IL-37 is an extraordinarily potent anti-inflammatory IL-1 family member effective against a broad spectrum of inflammatory assaults in cell lines, PBMC and mice transgenic for IL-37 (IL-37tg). One mechanism of this beneficial effect is via intracellular association with Smad3; however, a cell-surface receptor for IL-37 is unknown.
Here, we show that to block inflammation, IL-37 requires IL-18 receptor alpha (IL-18Rα) and SIGIRR, a so-far orphaned member of the IL-1R family.
In PBMC, which naturally express IL-37, knockdown of SIGIRR resulted in a 3-fold increase in IL-1β and IL-6. Though IL-1β- and LPS-induced pro-inflammatory cytokines were markedly reduced in THP-1 cells transfected with IL-37, simultaneous transfection of IL-37 and siRNA to SIGIRR significantly attenuated IL-37-mediated cytokine reduction (83% inhibition with IL-37 in the presence of SIGIRR, 34% with SIGIRR silenced). The anti-inflammatory function of IL-37 was also attenuated when IL-18Rα was silenced or blocked in A549 cells, PBMC and MEF. To eliminate SIGIRR´s contribution to IL-37´s functions in vivo, we created SIGIRR-/- mice expressing IL-37. When these IL-37tg-SIGIRR-/- mice and IL-37tg animals were injected with LPS, the protective effect observed in IL-37tg was markedly reduced in the IL-37tg-SIGIRR-/- strain.

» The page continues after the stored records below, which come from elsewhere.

## src/usam_map.vh

```
`ifndef USAM_MAP_VH
`define USAM_MAP_VH

// ----------------------------------------------------------------
// Register byte addresses
// ----------------------------------------------------------------
`define USAM_ADDR_DATA 12'h000
`define USAM_ADDR_CTRL 12'h004
`define USAM_ADDR_POWER 12'h008

// ----------------------------------------------------------------
// Control and power register fields
// ----------------------------------------------------------------
`define USAM_CTRL_RX_DONE 0
`define USAM_CTRL_TX_DONE 1
`define USAM_CTRL_NINTH 2
`define USAM_CTRL_RX_EN 4
`define USAM_CTRL_QUALIFY 5
`define USAM_CTRL_ASYNC 6
`define USAM_POWER_DOUBLE 0
`define USAM_BAUD_DOUBLE_RST 1'h0

// ----------------------------------------------------------------
// Machine-cycle states and counts
// ----------------------------------------------------------------
`define USAM_ST_S1 3'h0
`define USAM_ST_S3 3'h2
`define USAM_ST_S4 3'h3
`define USAM_ST_S5 3'h4
`define USAM_ST_S6 3'h5
`define USAM_DIV_LAST 4'hF
`define USAM_VOTE_A 4'h6
`define USAM_VOTE_B 4'h7
`define USAM_VOTE_C 4'h8
`define USAM_TX_MARK 8'h01
`define USAM_TX_LOAD 1'h1
`define USAM_RX_PRE_SHIFT 8'hFE
`define USAM_RX_PRE_ASYNC 9'h1FF

`endif

```

## src/usam_core.v

```verilog
`timescale 1ns/1ps
`include "usam_map.vh"
module usam_core (
  input wire ref_clk,
  input wire reset,
  input wire [11:0] paddr,
  input wire psel,
  input wire penable,
  input wire pwrite,
  input wire [31:0] pwdata,
  output reg [31:0] prdata,
  output reg pready,
  output reg pslverr,
  input wire timer1_overflow,
  output reg shift_clock_line,
  input wire shift_data_line_in,
  output reg shift_data_line_out,
  output reg shift_data_line_oe
);

  // ----------------------------------------------------------------
  // State encodings
  // ----------------------------------------------------------------
  localparam TX_IDLE = 4'h1;
  localparam TX_ARM = 4'h2;
  localparam TX_SEND = 4'h4;
  localparam TX_DATA = 4'h8;
  localparam RX_IDLE = 4'h1;
  localparam RX_ARM = 4'h2;
  localparam RX_RECV = 4'h4;
  localparam RX_ASYNC = 4'h8;

  // ----------------------------------------------------------------
  // Functions
  // ----------------------------------------------------------------
  // One-hot register select: bit0 data, bit1 control, bit2 power
  function [2:0] reg_select;
    input [11:0] addr;
    begin
      reg_select = 3'h0;
      if (addr == `USAM_ADDR_DATA) begin
        reg_select = 3'h1;
      end else if (addr == `USAM_ADDR_CTRL) begin
        reg_select = 3'h2;
      end else if (addr == `USAM_ADDR_POWER) begin
        reg_select = 3'h4;
      end
    end
  endfunction

  // Both receivers shift left, so the first bit lands on top
  function [7:0] bit_reverse;
    input [7:0] value;
    integer i;
    begin
      bit_reverse = 8'h00;
      for (i = 0; i < 8; i = i + 1) begin
        bit_reverse[i] = value[7 - i];
      end
    end
  endfunction

  // ----------------------------------------------------------------
  // Declarations
  // ----------------------------------------------------------------
  reg [2:0] mstate;
  reg data_meta;
  reg data_sync;
  reg data_prev;
  reg ovf_half;
  reg [3:0] div16;
  reg [7:0] rx_buffer;
  reg rx_done_flag;
  reg tx_done_flag;
  reg rx_ninth_bit;
  reg rx_enable;
  reg multiproc_qualify_bit;
  reg mode_async;
  reg baud_double_bit;
  reg [3:0] tx_state;
  reg [8:0] tx_sr;
  reg tx_cyc;
  reg tx_roll;
  reg tx_last;
  reg [3:0] rx_state;
  reg [8:0] rx_sr;
  reg rx_first;
  reg rx_last;
  reg rx_sample;
  reg [2:0] votes;
  reg tx_set;
  reg rx_set;
  reg next_clock;
  reg next_data_out;
  reg next_data_oe;
  reg [31:0] next_prdata;
  wire [2:0] sel;
  wire apb_req;
  wire wr_fire;
  wire wr_data;
  wire wr_ctrl;
  wire wr_power;
  wire at_s1;
  wire at_s6;
  wire tick16;
  wire rollover;
  wire fall;
  wire rx_start;
  wire vote_bit;

  // ----------------------------------------------------------------
  // Bus decode
  // ----------------------------------------------------------------
  // Writes land on the edge where the master sees pready high
  assign sel = reg_select(paddr);
  assign apb_req = psel & penable & ~pready;
  assign wr_fire = psel & penable & pready & pwrite;
  assign wr_data = wr_fire & sel[0];
  assign wr_ctrl = wr_fire & sel[1];
  assign wr_power = wr_fire & sel[2];

  // ----------------------------------------------------------------
  // Timing base
  // ----------------------------------------------------------------
  // Six states per machine cycle, one clock each
  always @(posedge ref_clk) begin
    if (reset) begin
      mstate <= `USAM_ST_S1;
    end else if (mstate == `USAM_ST_S6) begin
      mstate <= `USAM_ST_S1;
    end else begin
      mstate <= mstate + 3'h1;
    end
  end

  assign at_s1 = (mstate == `USAM_ST_S1);
  assign at_s6 = (mstate == `USAM_ST_S6);

  // Halve the overflows unless the doubling bit is set
  assign tick16 = timer1_overflow &
                  (baud_double_bit | ovf_half);
  assign rollover = tick16 & (div16 == `USAM_DIV_LAST);
  assign fall = data_prev & ~data_sync;
  assign rx_start = (rx_state == RX_IDLE) & mode_async & rx_enable & fall;

  // Overflow halver and divide-by-16 counter
  always @(posedge ref_clk) begin
    if (reset) begin
      ovf_half <= 1'b0;
      div16 <= 4'h0;
    end else begin
      if (timer1_overflow) begin
        ovf_half <= ~ovf_half;
      end
      if (rx_start) begin
        div16 <= 4'h0;
      end else if (tick16) begin
        div16 <= div16 + 4'h1;
      end
    end
  end

  // Data pin is asynchronous; the edge finder reads only stages two and three
  always @(posedge ref_clk) begin
    if (reset) begin
      data_meta <= 1'b1;
      data_sync <= 1'b1;
      data_prev <= 1'b1;
    end else begin
      data_meta <= shift_data_line_in;
      data_sync <= data_meta;
      data_prev <= data_sync;
    end
  end

  // ----------------------------------------------------------------
  // Software registers
  // ----------------------------------------------------------------
  // Flags: writing 0 clears, hardware set wins over that clear
  always @(posedge ref_clk) begin
    if (reset) begin
      rx_done_flag <= 1'b0;
      tx_done_flag <= 1'b0;
      rx_enable <= 1'b0;
      multiproc_qualify_bit <= 1'b0;
      mode_async <= 1'b0;
      baud_double_bit <= `USAM_BAUD_DOUBLE_RST;
    end else begin
      if (rx_set) begin
        rx_done_flag <= 1'b1;
      end else if (wr_ctrl & ~pwdata[`USAM_CTRL_RX_DONE]) begin
        rx_done_flag <= 1'b0;
      end
      if (tx_set) begin
        tx_done_flag <= 1'b1;
      end else if (wr_ctrl & ~pwdata[`USAM_CTRL_TX_DONE]) begin
        tx_done_flag <= 1'b0;
      end
      if (wr_ctrl) begin
        rx_enable <= pwdata[`USAM_CTRL_RX_EN];
        multiproc_qualify_bit <= pwdata[`USAM_CTRL_QUALIFY];
        mode_async <= pwdata[`USAM_CTRL_ASYNC];
      end
      if (wr_power) begin
        baud_double_bit <= pwdata[`USAM_POWER_DOUBLE];
      end
    end
  end

  // Read mux; unmapped addresses read zero
  always @* begin
    next_prdata = 32'h00000000;
    if (sel[0]) begin
      next_prdata[7:0] = rx_buffer;
    end else if (sel[1]) begin
      next_prdata[`USAM_CTRL_RX_DONE] = rx_done_flag;
      next_prdata[`USAM_CTRL_TX_DONE] = tx_done_flag;
      next_prdata[`USAM_CTRL_NINTH] = rx_ninth_bit;
      next_prdata[`USAM_CTRL_RX_EN] = rx_enable;
      next_prdata[`USAM_CTRL_QUALIFY] = multiproc_qualify_bit;
      next_prdata[`USAM_CTRL_ASYNC] = mode_async;
    end else if (sel[2]) begin
      next_prdata[`USAM_POWER_DOUBLE] = baud_double_bit;
    end
  end

  // One wait state, so every answer comes from a flip-flop
  always @(posedge ref_clk) begin
    if (reset) begin
      pready <= 1'b0;
      pslverr <= 1'b0;
      prdata <= 32'h00000000;
    end else begin
      pready <= apb_req;
      if (apb_req) begin
        pslverr <= ~(|sel);
        prdata <= pwrite ? 32'h00000000 : next_prdata;
      end else begin
        pslverr <= 1'b0;
      end
    end
  end

  // ----------------------------------------------------------------
  // Transmitter
  // ----------------------------------------------------------------
  // A write while busy is dropped, the frame in flight is kept
  always @(posedge ref_clk) begin
    if (reset) begin
      tx_state <= TX_IDLE;
      tx_sr <= 9'h1FF;
      tx_cyc <= 1'b0;
      tx_roll <= 1'b0;
      tx_last <= 1'b0;
      tx_set <= 1'b0;
    end else begin
      tx_set <= 1'b0;
      case (tx_state)
        TX_IDLE: begin
          if (wr_data) begin
            tx_sr <= {`USAM_TX_LOAD, pwdata[7:0]};
            tx_cyc <= 1'b0;
            tx_roll <= 1'b0;
            tx_last <= 1'b0;
            tx_state <= TX_ARM;
          end
        end
        TX_ARM: begin
          if (!mode_async) begin
            // First S6 is the write's own cycle, second starts send
            if (at_s6) begin
              if (tx_cyc) begin
                tx_state <= TX_SEND;
              end else begin
                tx_cyc <= 1'b1;
              end
            end
          end else begin
            if (rollover) begin
              tx_roll <= 1'b1;
            end
            if (tx_roll & at_s1) begin
              tx_state <= TX_SEND;
            end
          end
        end
        TX_SEND: begin
          if (!mode_async) begin
            if (tx_last & at_s1) begin
              tx_state <= TX_IDLE;
              tx_set <= 1'b1;
            end else if (at_s6 & !tx_last) begin
              tx_sr <= {1'b0, tx_sr[8:1]};
              // Marker test ignores the LSB now at the output
              if (tx_sr[8:1] == `USAM_TX_MARK) begin
                tx_last <= 1'b1;
              end
            end
          end else if (rollover) begin
            tx_state <= TX_DATA;
          end
        end
        TX_DATA: begin
          if (rollover) begin
            tx_sr <= {1'b0, tx_sr[8:1]};
            if (tx_sr[8:1] == `USAM_TX_MARK) begin
              tx_state <= TX_IDLE;
              tx_set <= 1'b1;
            end
          end
        end
        default: begin
          tx_state <= TX_IDLE;
        end
      endcase
    end
  end

  // ----------------------------------------------------------------
  // Receiver
  // ----------------------------------------------------------------
  usam_vote u_vote (
    .samples(votes),
    .accepted(vote_bit)
  );

  // Shift-mode data sampled at S5 of each machine cycle
  always @(posedge ref_clk) begin
    if (reset) begin
      rx_sample <= 1'b1;
    end else if (mstate == `USAM_ST_S5) begin
      rx_sample <= data_sync;
    end
  end

  // Mode changes during a frame are not guarded against
  always @(posedge ref_clk) begin
    if (reset) begin
      rx_state <= RX_IDLE;
      rx_sr <= 9'h1FF;
      rx_first <= 1'b0;
      rx_last <= 1'b0;
      votes <= 3'h7;
      rx_buffer <= 8'h00;
      rx_ninth_bit <= 1'b0;
      rx_set <= 1'b0;
    end else begin
      rx_set <= 1'b0;
      case (rx_state)
        RX_IDLE: begin
          rx_last <= 1'b0;
          if (!mode_async & rx_enable & !rx_done_flag) begin
            rx_state <= RX_ARM;
          end else if (rx_start) begin
            rx_sr <= `USAM_RX_PRE_ASYNC;
            rx_first <= 1'b1;
            rx_state <= RX_ASYNC;
          end
        end
        RX_ARM: begin
          if (at_s6) begin
            rx_sr[7:0] <= `USAM_RX_PRE_SHIFT;
            rx_state <= RX_RECV;
          end
        end
        RX_RECV: begin
          if (rx_last & at_s1) begin
            rx_state <= RX_IDLE;
            rx_set <= 1'b1;
          end else if (at_s6 & !rx_last) begin
            rx_sr[7:0] <= {rx_sr[6:0], rx_sample};
            if (!rx_sr[7]) begin
              rx_last <= 1'b1;
              rx_buffer <= bit_reverse({rx_sr[6:0], rx_sample});
            end
          end
        end
        RX_ASYNC: begin
          if (tick16 & (div16 == `USAM_VOTE_A)) begin
            votes[0] <= data_sync;
          end
          if (tick16 & (div16 == `USAM_VOTE_B)) begin
            votes[1] <= data_sync;
          end
          if (tick16 & (div16 == `USAM_VOTE_C)) begin
            votes[2] <= data_sync;
          end
          if (rollover) begin
            if (rx_first) begin
              rx_first <= 1'b0;
              if (vote_bit) begin
                rx_state <= RX_IDLE;
              end else begin
                rx_sr <= {rx_sr[7:0], vote_bit};
              end
            end else if (!rx_sr[8]) begin
              // Final rollover, no shift: the voted bit is the stop bit
              rx_state <= RX_IDLE;
              if (!rx_done_flag &
                  (!multiproc_qualify_bit | vote_bit)) begin
                rx_buffer <= bit_reverse(rx_sr[7:0]);
                rx_ninth_bit <= vote_bit;
                rx_set <= 1'b1;
              end
            end else begin
              rx_sr <= {rx_sr[7:0], vote_bit};
            end
          end
        end
        default: begin
          rx_state <= RX_IDLE;
        end
      endcase
    end
  end

  // ----------------------------------------------------------------
  // Pin drive
  // ----------------------------------------------------------------
  // Pins lag the internal state by one clock to stay registered
  always @* begin
    next_clock = 1'b1;
    next_data_out = 1'b1;
    next_data_oe = 1'b0;
    if (!mode_async) begin
      if ((tx_state == TX_SEND) | (rx_state == RX_RECV)) begin
        next_clock = ~((mstate == `USAM_ST_S3) |
                       (mstate == `USAM_ST_S4) |
                       (mstate == `USAM_ST_S5));
      end
      if (tx_state == TX_SEND) begin
        next_data_out = tx_sr[0];
        next_data_oe = 1'b1;
      end
    end else begin
      if (tx_state == TX_SEND) begin
        next_clock = 1'b0;
      end else if (tx_state == TX_DATA) begin
        next_clock = tx_sr[0];
      end
    end
  end

  // Output registers
  always @(posedge ref_clk) begin
    if (reset) begin
      shift_clock_line <= 1'b1;
      shift_data_line_out <= 1'b1;
      shift_data_line_oe <= 1'b0;
    end else begin
      shift_clock_line <= next_clock;
      shift_data_line_out <= next_data_out;
      shift_data_line_oe <= next_data_oe;
    end
  end

endmodule

```

## src/usam_vote.v

```verilog
`timescale 1ns/1ps
// ----------------------------------------------------------------
// Two-of-three bit detector
// ----------------------------------------------------------------
module usam_vote (
  input wire [2:0] samples,
  output wire accepted
);

  // Majority rejects a single noisy sample
  assign accepted = (samples[0] & samples[1]) |
                    (samples[1] & samples[2]) |
                    (samples[0] & samples[2]);

endmodule

```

By immunofluorescence, we observed that IL-37 associates with SIGIRR and IL-18Rα in LPS-stimulated RAW macrophages and IL-1β-treated A549 cells, both transfected with IL-37. Using proximity ligation assays in PBMC, we demonstrated sub-40nm co-localization of the three pairs IL-37-SIGIRR, IL-37-IL-18Rα and SIGIRR-IL-18Rα. FRET analysis in PBMC revealed that IL-37-SIGIRR interaction peaks 30min after LPS stimulation, decreasing to non-stimulated levels by ~4h.
We conclude that IL-37 limits inflammation by associating with SIGIRR and IL-18Rα, suggesting that SIGIRR-IL-18Rα functions as the cell-surface receptor for IL-37.